The term “connected” as used herein may refer to a connection between a respective component (or subcomponent) and another component (or another subcomponent), which may be fixed, movable, direct, indirect, and analogous to engaged, coupled, disposed, etc., and may be by screw, nut/bolt, weld, and so forth. Any use of any form of the terms “connect”, “engage”, “couple”, “attach”, “mount”, etc. or any other term describing an interaction between elements is not meant to limit the interaction to direct interaction between the elements and may also include indirect interaction between the elements described.

The term “fluid” as used herein may refer to a liquid, gas, slurry, single phase, multi-phase, pure, impure, etc. and is not limited to any particular type of fluid such as hydrocarbons.

The term “fluid connection”, “fluid communication,” “fluidly communicable,” and the like, as used herein may refer to two or more components, systems, etc. being coupled whereby fluid from one may flow or otherwise be transferrable to the other. The coupling may be direct, indirect, selective, alternative, and so forth. For example, valves, flow meters, pumps, mixing tanks, holding tanks, tubulars, separation systems, and the like may be disposed between two or more components that are in fluid communication.

The term “pipe”, “conduit”, “line”, “tubular”, or the like as used herein may refer to any fluid transmission means, and may (but need not) be tubular in nature.

The term “engine” as used herein may refer to a machine with moving parts that converts power into motion, such as rotary motion. The engine may be powered by a source, such as internal combustion.

The term “motor” as used herein may be analogous to engine.

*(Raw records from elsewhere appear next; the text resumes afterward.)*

Background: an optimization exercise with open tools, aiming at small area, a short achievable clock period and few clock cycles per item. Do not read the settings as production practice. In this exercise RTL edits were held to simulation tests only and were not proved equivalent to the original.

==> inputs of 01-25 <==
==> flow/design.v <==
package flash_loader_pkg;
    localparam int BUS_WIDTH  = 8;
    localparam int WORD_WIDTH = 32;
    typedef enum logic [BUS_WIDTH-1:0] {
        REG_DATA0 = 8'h00,
        REG_DATA1 = 8'h01,
        REG_DATA2 = 8'h02,
        REG_DATA3 = 8'h03,
        REG_CTRL  = 8'h04
    } reg_addr_e;
    localparam int CTL_FILL_BIT       = 0;
    localparam int CTL_SAVE_BEGIN_BIT = 1;
    localparam int CTL_SAVE_END_BIT   = 2;
    localparam int STAT_DONE_BIT      = 0;
    localparam int STAT_PING_BUSY_BIT = 1;
    localparam int STAT_PONG_BUSY_BIT = 2;
    typedef enum logic [1:0] {
        BUF_IDLE,
        BUF_BUSY,
        BUF_DONE
    } buf_state_e;
    typedef enum logic [2:0] {
        S_IDLE,
        S_WAIT_SEGMENT,
        S_READ_WORD,
        S_WAIT_DATA,
        S_WRITE_WORD,
        S_NEXT,
        S_DONE
    } loader_state_e;
endpackage
`timescale 1ns/1ps
`timescale 1ns/1ps
`timescale 1ns/1ps
`timescale 1ns/1ps
module loader_nor3 (
    input  logic [2:0] a_i,
    output logic       y_o
);
    assign y_o = ~|a_i;
endmodule
module loader_nor2 (
    input  logic [1:0] a_i,
    output logic       y_o
);
    assign y_o = ~|a_i;
endmodule
module loader_dec5 (
    input  logic [4:0]  a_i,
    output logic [31:0] y_o
);
    always_comb begin
        for (int i = 0; i < 32; i++) begin
            y_o[i] = (a_i == 5'(i));
        end
    end
endmodule
module loader_a41o (
    input  logic [3:0] a_i,
    input  logic       b_i,
    output logic       y_o
);
    assign y_o = (&a_i) | b_i;
endmodule
module loader_nand4 (
    input  logic [3:0] a_i,
    output logic       y_o
);
    assign y_o = ~&a_i;
endmodule
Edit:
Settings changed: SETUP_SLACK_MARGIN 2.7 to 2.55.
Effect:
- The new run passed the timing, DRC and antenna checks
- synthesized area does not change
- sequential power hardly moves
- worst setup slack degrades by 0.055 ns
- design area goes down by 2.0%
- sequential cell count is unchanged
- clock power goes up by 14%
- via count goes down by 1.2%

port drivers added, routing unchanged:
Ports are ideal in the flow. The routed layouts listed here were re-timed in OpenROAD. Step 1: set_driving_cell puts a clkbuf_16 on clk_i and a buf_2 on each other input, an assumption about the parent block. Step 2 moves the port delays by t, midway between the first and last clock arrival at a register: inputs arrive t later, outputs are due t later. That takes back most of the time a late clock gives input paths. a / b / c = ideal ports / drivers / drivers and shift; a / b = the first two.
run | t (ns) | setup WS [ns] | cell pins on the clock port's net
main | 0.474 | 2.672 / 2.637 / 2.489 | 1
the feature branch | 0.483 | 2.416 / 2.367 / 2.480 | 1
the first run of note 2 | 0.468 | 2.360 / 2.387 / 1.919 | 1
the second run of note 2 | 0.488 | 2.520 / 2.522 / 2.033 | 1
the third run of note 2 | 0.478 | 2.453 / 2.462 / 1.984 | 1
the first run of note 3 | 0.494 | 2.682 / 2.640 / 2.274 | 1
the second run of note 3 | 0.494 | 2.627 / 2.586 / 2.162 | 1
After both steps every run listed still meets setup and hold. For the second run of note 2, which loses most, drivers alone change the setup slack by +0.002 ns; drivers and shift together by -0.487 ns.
What follows belongs to an exercise in optimizing a design on an open flow for small area, a short achievable clock period and few clock cycles per item; a production flow would make more cautious choices. Function was checked by simulation only, so behaviour that the tests miss may differ from the original. Power figures rest on the tool's default switching activity, not on a simulated workload.

**flow/run.sh**
```bash
#!/bin/bash
# synth_recipe.tcl (not shown) runs the flow's synth.tcl, then flattens the netlist and writes it again
# the make line also repeats each setting of config.mk as NAME=value (left out here)
make -C /OpenROAD-flow-scripts/flow DESIGN_CONFIG=/design/flow/config.mk WORK_HOME=/design/flow/orfs CLKGATE_MAP_FILE= SYNTH_SCRIPT=/design/flow/synth_recipe.tcl finish
```
**flow/config.mk**
```make
export PLATFORM = sky130hd
export DESIGN_NAME = sub_pipelined
export DESIGN_NICKNAME = sub_pipelined
export VERILOG_FILES = /design/flow/design.v
export SDC_FILE = /design/flow/constraint.sdc
export NUM_CORES = 4
export LEC_CHECK = 0
export CAP_MARGIN = 20
export CORE_MARGIN = 2
export CORE_UTILIZATION = 40
export PLACE_DENSITY = 0.6
export SLEW_MARGIN = 20
```
**flow/constraint.sdc**
```tcl
create_clock -name core_clock -period 3.5 [get_ports {clk}]
set_input_delay 0.7000 -clock core_clock [delete_from_list [all_inputs] [get_ports {clk}]]
set_output_delay 0.7000 -clock core_clock [all_outputs]
set_load 0.01 [all_outputs]
```
Source: an optimization exercise on an open RTL-to-GDS flow (aim: small area, a short achievable clock period and few clock cycles). Production flows keep margins and buffers that such runs may drop.
Power figures rest on the tool's default switching activity, not on a simulated workload.

Setup of run a:
==> flow/design.v <==
package crfc_pkg;
    localparam int unsigned IdW      = 11;
    localparam int unsigned LenW     = 4;
    localparam int unsigned DataW    = 64;
    localparam int unsigned TimeW    = 32;
    localparam int unsigned PidW     = 8;
    localparam int unsigned ValW     = 16;
    localparam int unsigned NumSlots = 5;
    localparam int unsigned SlotIdxW = 3;
    localparam int unsigned CfgIdxW  = 3;
    localparam int unsigned STdataW = 152;
    localparam int unsigned MTdataW = 152;
    localparam int unsigned STuserW = 3;
    localparam logic [IdW-1:0] RstRpmId     = 11'h100;
    localparam logic [IdW-1:0] RstSpeedId   = 11'h110;
    localparam logic [IdW-1:0] RstCoolantId = 11'h120;
    localparam logic [IdW-1:0] RstGearId    = 11'h121;
    localparam logic [IdW-1:0] RstFuelId    = 11'h32F;
    localparam logic [IdW-1:0] RstDiagId    = 11'h746;
    localparam logic [7:0] SessMinByte0 = 8'h02;
    localparam logic [7:0] SessByte1    = 8'h50;
    localparam logic [7:0] SessByte2    = 8'h80;
    localparam logic [7:0] ReadByte1    = 8'h61;
    localparam logic [LenW-1:0] SessMinLen = 4'd3;
    localparam logic [LenW-1:0] ReadMinLen = 4'd5;
    localparam logic [LenW-1:0] MaxLen     = 4'd8;
    typedef enum logic [2:0] {
        MODE_FRAME     = 3'd0,
        MODE_SESS_REQ  = 3'd1,
        MODE_READ_REQ  = 3'd2,
        MODE_TAKE_SESS = 3'd3,
        MODE_TAKE_READ = 3'd4,
        MODE_GET_SLOT  = 3'd5
    } mode_t;
    typedef enum logic [CfgIdxW-1:0] {
        REG_RPM_ID     = 3'd0,
        REG_SPEED_ID   = 3'd1,
        REG_COOLANT_ID = 3'd2,
        REG_GEAR_ID    = 3'd3,
        REG_FUEL_ID    = 3'd4,
        REG_DIAG_ID    = 3'd5
    } cfg_reg_t;
    typedef enum logic {
        ST_IDLE = 1'b0,
        ST_RESP = 1'b1
    } state_t;
    typedef struct packed {
        logic                hit;
        logic [SlotIdxW-1:0] idx;
    } match_t;
    typedef struct packed {
        logic [LenW-1:0]  len;
        logic [DataW-1:0] payload;
        logic [TimeW-1:0] stamp;
    } slot_entry_t;
endpackage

The motor may be powered by a source, such as electricity, pneumatic, or hydraulic.

The term “pump” as used herein may refer to a mechanical device suitable to use an action such as suction or pressure to raise or move liquids, compress gases, and so forth. ‘Pump’ can further refer to or include all necessary subcomponents operable together, such as impeller (or vanes, etc.), housing, drive shaft, bearings, etc. Although not always the case, ‘pump’ may further include reference to a driver, such as an engine and drive shaft. Types of pumps include gas powered, hydraulic, pneumatic, and electrical.

The term “utility fluid” as used herein may refer to a fluid used in connection with the operation of a heat generating device, such as a lubricant or water. The utility fluid may be for heating, cooling, lubricating, or other type of utility. ‘Utility fluid’ may also be referred to and interchangeable with ‘service fluid’ or comparable.